- IOC code: AND
- NOC: Andorran Olympic Committee

in Turin
- Competitors: 3 (3 men) in 2 sports
- Flag bearer: Alex Antor
- Medals: Gold 0 Silver 0 Bronze 0 Total 0

Winter Olympics appearances (overview)
- 1976; 1980; 1984; 1988; 1992; 1994; 1998; 2002; 2006; 2010; 2014; 2018; 2022; 2026; 2030;

= Andorra at the 2006 Winter Olympics =

Andorra sent a delegation to compete at the 2006 Winter Olympics in Turin, Italy, from 10–26 February 2006. The Andorran delegation consisted of three competitors, two in alpine skiing and one in cross-country skiing. Roger Vidosa provided Andorra's best performance at these Games, with a 27th-place finish in the men's slalom alpine skiing event. As of these Games, Andorra has never won an Olympic medal.

==Background==
The Andorran Olympic Committee was recognized by the International Olympic Committee on 31 December 1974. They first participated in Olympic competition at the 1976 Winter Olympics and have taken part in every Summer and Winter Olympics since. Coming into 2006, Andorra had never won a medal in either the Summer or Winter Olympics. The Andorran delegation to Turin consisted of three competitors: alpine skiers Roger Vidosa and Alex Antor, and cross-country skier François Soulié. Antor was the flag bearer for the opening ceremony, while a ceremony volunteer carried the flag for the closing ceremony.

==Alpine skiing ==

Alex Antor was 26 years old at the time of the Turin Olympics, and had previously represented Andorra at the 2002 Salt Lake Olympics. Roger Vidosa was 21 at the time of these Games, and would later go on to represent the nation at the 2010 Vancouver Olympics. On 12 February both competitors took part in the men's downhill; Antor finished in a time of 1 minute and 55 seconds, which placed him 39th, and Vidosa completed the course in a time of 1 minute and 59 seconds, good for 50th place, out of 53 skiers to finish the race. The gold medal winning time was 1 minute and 48 seconds, put up by France's Antoine Dénériaz.
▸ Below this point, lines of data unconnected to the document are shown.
===== src/rtl/hc_sr04_responder.sv =====
// HC-SR04 ultrasonic sensor model: accepts a trigger pulse, waits a burst
// delay, then returns an echo pulse whose width encodes a target distance.
// Ports:
//   clk, rst         sensor clock, asynchronous active-high reset
//   i_trig           trigger from controller (asynchronous, synchronized here)
//   i_distance_cm    emulated distance, sampled when a trigger is accepted
//   i_no_target      1 = no echo return, timeout-width echo
//   o_echo           echo pulse to controller
//   o_busy           high in DELAY, ECHO and HOLDOFF
//   o_err_short      one-cycle pulse on a too-short trigger
//   o_trig_count     accepted trigger count, wraps at 255
module hc_sr04_responder #(
   parameter int unsigned CLK_FREQ_HZ        = 64_000_000,
   parameter int unsigned CYCLES_PER_CM      = 3712,
   parameter int unsigned TRIG_MIN_CYCLES    = 640,
   parameter int unsigned BURST_DELAY_CYCLES = 12800,
   parameter int unsigned TIMEOUT_CYCLES     = 2_432_000,
   parameter int unsigned HOLDOFF_CYCLES     = 640_000,
   parameter int unsigned MIN_CM             = 2,
   parameter int unsigned MAX_CM             = 400
) (
   input  logic       clk,
   input  logic       rst,
   input  logic       i_trig,
   input  logic [8:0] i_distance_cm,
   input  logic       i_no_target,
   output logic       o_echo,
   output logic       o_busy,
   output logic       o_err_short,
   output logic [7:0] o_trig_count
);

   typedef enum logic [2:0] {
      ST_IDLE,
      ST_TRIG,
      ST_DELAY,
      ST_ECHO,
      ST_HOLDOFF
   } state_t;

   localparam logic [8:0]  MIN_D = 9'(MIN_CM);
   localparam logic [8:0]  MAX_D = 9'(MAX_CM);
   localparam logic [31:0] T_MIN = 32'(TRIG_MIN_CYCLES);
   localparam logic [31:0] T_BST = 32'(BURST_DELAY_CYCLES);
   localparam logic [31:0] T_TMO = 32'(TIMEOUT_CYCLES);
   localparam logic [31:0] T_HLD = 32'(HOLDOFF_CYCLES);
   localparam logic [31:0] K_CM  = 32'(CYCLES_PER_CM);

   state_t      state, state_nx;
   logic [31:0] cnt, cnt_nx;
   logic [31:0] width, width_nx;
   logic [31:0] width_calc;
   logic [8:0]  dist_sel;
   logic [7:0]  tcount_nx;
   logic        echo_nx;
   logic        err_nx;
   logic        trig_m, trig_s, trig_d;
   logic        trig_rise;

   // Synchronizer and edge history reset to 1: a trigger already high
   // at reset release must fall and rise again before it is seen.
   always_ff @(posedge clk or posedge rst) begin
      if (rst) begin
         trig_m <= 1'b1;
         trig_s <= 1'b1;
         trig_d <= 1'b1;
      end else begin
         trig_m <= i_trig;
         trig_s <= trig_m;
         trig_d <= trig_s;
      end
   end

   assign trig_rise = trig_s & ~trig_d;

   assign dist_sel = (i_distance_cm < MIN_D) ? MIN_D : i_distance_cm;

   always_comb begin
      width_calc = {23'd0, dist_sel} * K_CM;
      if (i_no_target || (i_distance_cm > MAX_D))
         width_calc = T_TMO;
   end

   // State and datapath registers
   always_ff @(posedge clk or posedge rst) begin
      if (rst) begin
         state        <= ST_IDLE;
         cnt          <= '0;
         width        <= '0;
         o_echo       <= 1'b0;
         o_err_short  <= 1'b0;
         o_trig_count <= '0;
      end else begin
         state        <= state_nx;
         cnt          <= cnt_nx;
         width        <= width_nx;
         o_echo       <= echo_nx;
         o_err_short  <= err_nx;
         o_trig_count <= tcount_nx;
      end
   end

   // Next-state logic; counters restart on every state entry
   always_comb begin
      state_nx  = state;
      cnt_nx    = cnt;
      width_nx  = width;
      echo_nx   = 1'b0;
      err_nx    = 1'b0;
      tcount_nx = o_trig_count;
      unique case (state)
         ST_IDLE: begin
            if (trig_rise) begin
               state_nx = ST_TRIG;
               cnt_nx   = 32'd1;
            end
         end
         ST_TRIG: begin
            if (trig_s) begin
               if (cnt < T_MIN)
                  cnt_nx = cnt + 32'd1;
            end else if (cnt >= T_MIN) begin
               state_nx  = ST_DELAY;
               cnt_nx    = '0;
               width_nx  = width_calc;
               tcount_nx = o_trig_count + 8'd1;
            end else begin
               state_nx = ST_IDLE;
               cnt_nx   = '0;
               err_nx   = 1'b1;
            end
         end
         ST_DELAY: begin
            if (cnt >= T_BST) begin
               state_nx = ST_ECHO;
               cnt_nx   = 32'd1;
               echo_nx  = 1'b1;
            end else begin
               cnt_nx = cnt + 32'd1;
            end
         end
         ST_ECHO: begin
            if (cnt >= width) begin
               state_nx = ST_HOLDOFF;
               cnt_nx   = 32'd1;
            end else begin
               cnt_nx  = cnt + 32'd1;
               echo_nx = 1'b1;
            end
         end
         ST_HOLDOFF: begin
            if (cnt >= T_HLD) begin
               state_nx = ST_IDLE;
               cnt_nx   = '0;
            end else begin
               cnt_nx = cnt + 32'd1;
            end
         end
         default: begin
            state_nx = ST_IDLE;
            cnt_nx   = '0;
         end
      endcase
   end

   // Output logic
   always_comb begin
      o_busy = (state == ST_DELAY) || (state == ST_ECHO) ||
               (state == ST_HOLDOFF);
   end

endmodule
On 14 February, both men participated in the three-run combined event. Antor finished the downhill portion in a time of 1 minute and 43 seconds, but failed to finish the first of the two slalom runs and was eliminated from the competition. Vidosa finished the downhill run in 1 minute and 46 seconds, and the two slalom runs in 48 seconds and 47 seconds respectively. This meant his overall time was 3 minutes and 21 seconds for the three runs, which put him into 28th place, behind Ted Ligety's gold medal time of 3 minutes and 9 seconds.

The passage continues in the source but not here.